(Saved entries)
▬▬▬▬▬▬▬▬▬▬

Context: an optimization exercise on an open-source flow, tuned for small area. The choices shown serve that exercise and are no tape-out recipe. The RTL was checked by simulation tests, not by an equivalence proof against the original design. No driver is modelled on the clock port, so clock power and skew are understated where the tree is cut down; a real chip needs a root buffer or a tree. Power figures rest on the tool's default switching activity, not on a simulated workload.

Design mtm_Alu, start of the top module:
module mtm_Alu (
    input  wire clk,    
    input  wire rst_n,  
    input  wire sin,    
    output wire sout    
);
For scale: ~400 cells after synthesis, roughly 94 flip-flops, roughly 0.0037 mm^2 of cells after synthesis.
Settings: LEC_CHECK=0, CAP_MARGIN=20, CORE_MARGIN=2, CORE_UTILIZATION=85, SLEW_MARGIN=20; clock period 10.0 ns.
standard.sh (not shown) runs the stock make flow with config.mk's settings and CLKGATE_MAP_FILE= SYNTH_SCRIPT=/design/flow/synth_recipe.tcl, a recipe that flattens the netlist after the stock synthesis.
==> flow/flow/run.sh <==
#!/bin/bash
# The standard layout (standard.sh) with three changes:
#  - synthesis: ABC maps for area (flow/abc_area.script: strash; dch -f; amap)
#    instead of ORFS's delay-oriented script, and Yosys's half/full-adder
#    extraction and Kogge-Stone carry mapping are left out, so ABC sees all
#    logic. The registers are those of the standard synthesis (flip-flop
#    mapping is unchanged).
#  - clock tree: three clkbuf_16 buffers driven by the clock port, each
#    driving a third of the flip-flops (split by x position), built by
#    flow/mcts.tcl in place of TritonCTS; clock-tree timing repair as usual.
#  - port buffers: sky130_fd_sc_hd__buf_1.
# Each tool's full output goes to a log file in this folder.
set -euo pipefail
here=$(pwd)

# private copy of the ORFS scripts, with the synthesis changes
rm -rf "$here/scripts"
cp -r "$FLOW_HOME/scripts" "$here/scripts"
cp "$here/flow/abc_area.script" "$here/scripts/abc_speed.script"
sed -i 's/\[dont_use_adder_kinds\] ne "none"$/[dont_use_adder_kinds] ne "none" \&\& 0/' "$here/scripts/synth.tcl"
sed -i 's#"-extra-map $::env(FLOW_HOME)/platforms/common/lcu_kogge_stone.v"\]#""]#' "$here/scripts/synth.tcl"
grep -q 'ne "none" && 0' "$here/scripts/synth.tcl"
! grep -q 'lcu_kogge_stone' "$here/scripts/synth.tcl"

sed -i "s#^log_cmd clock_tree_synthesis {\*}\$cts_args#source $here/flow/mcts.tcl; manual_cts 3 sky130_fd_sc_hd__clkbuf_16; set_propagated_clock [all_clocks]#" "$here/scripts/cts.tcl"
grep -q "manual_cts 3" "$here/scripts/cts.tcl"
bash standard.sh "SCRIPTS_DIR=$here/scripts" \
  "BUFFER_PORTS_ARGS=-buffer_cell sky130_fd_sc_hd__buf_1" finish > standard_flow.log 2>&1
Other scripts of this flow, unchanged in this note and not shown: flow/flow/abc_area.script, flow/flow/mcts.tcl
The starting point died in 3_1_place_gp_skip_io on GPL-0301.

▬▬▬▬▬▬▬▬▬▬

What this task involves:
Line by line, transcribe the data exactly.

Exercise output:
Context: an optimization exercise on an open-source flow, tuned for small area. The choices shown serve that exercise and are no tape-out recipe. The RTL was checked by simulation tests, not by an equivalence proof against the original design. No driver is modelled on the clock port, so clock power and skew are understated where the tree is cut down; a real chip needs a root buffer or a tree. Power figures rest on the tool's default switching activity, not on a simulated workload.

Design mtm_Alu, start of the top module:
module mtm_Alu (
    input  wire clk,    
    input  wire rst_n,  
    input  wire sin,    
    output wire sout    
);
For scale: ~400 cells after synthesis, roughly 94 flip-flops, roughly 0.0037 mm^2 of cells after synthesis.
Settings: LEC_CHECK=0, CAP_MARGIN=20, CORE_MARGIN=2, CORE_UTILIZATION=85, SLEW_MARGIN=20; clock period 10.0 ns.
standard.sh (not shown) runs the stock make flow with config.mk's settings and CLKGATE_MAP_FILE= SYNTH_SCRIPT=/design/flow/synth_recipe.tcl, a recipe that flattens the netlist after the stock synthesis.
==> flow/flow/run.sh <==
#!/bin/bash
# The standard layout (standard.sh) with three changes:
#  - synthesis: ABC maps for area (flow/abc_area.script: strash; dch -f; amap)
#    instead of ORFS's delay-oriented script, and Yosys's half/full-adder
#    extraction and Kogge-Stone carry mapping are left out, so ABC sees all
#    logic. The registers are those of the standard synthesis (flip-flop
#    mapping is unchanged).
#  - clock tree: three clkbuf_16 buffers driven by the clock port, each
#    driving a third of the flip-flops (split by x position), built by
#    flow/mcts.tcl in place of TritonCTS; clock-tree timing repair as usual.
#  - port buffers: sky130_fd_sc_hd__buf_1.
# Each tool's full output goes to a log file in this folder.
set -euo pipefail
here=$(pwd)

# private copy of the ORFS scripts, with the synthesis changes
rm -rf "$here/scripts"
cp -r "$FLOW_HOME/scripts" "$here/scripts"
cp "$here/flow/abc_area.script" "$here/scripts/abc_speed.script"
sed -i 's/\[dont_use_adder_kinds\] ne "none"$/[dont_use_adder_kinds] ne "none" \&\& 0/' "$here/scripts/synth.tcl"
sed -i 's#"-extra-map $::env(FLOW_HOME)/platforms/common/lcu_kogge_stone.v"\]#""]#' "$here/scripts/synth.tcl"
grep -q 'ne "none" && 0' "$here/scripts/synth.tcl"
! grep -q 'lcu_kogge_stone' "$here/scripts/synth.tcl"

sed -i "s#^log_cmd clock_tree_synthesis {\*}\$cts_args#source $here/flow/mcts.tcl; manual_cts 3 sky130_fd_sc_hd__clkbuf_16; set_propagated_clock [all_clocks]#" "$here/scripts/cts.tcl"
grep -q "manual_cts 3" "$here/scripts/cts.tcl"
bash standard.sh "SCRIPTS_DIR=$here/scripts" \
  "BUFFER_PORTS_ARGS=-buffer_cell sky130_fd_sc_hd__buf_1" finish > standard_flow.log 2>&1
Other scripts of this flow, unchanged in this note and not shown: flow/flow/abc_area.script, flow/flow/mcts.tcl
The starting point died in 3_1_place_gp_skip_io on GPL-0301.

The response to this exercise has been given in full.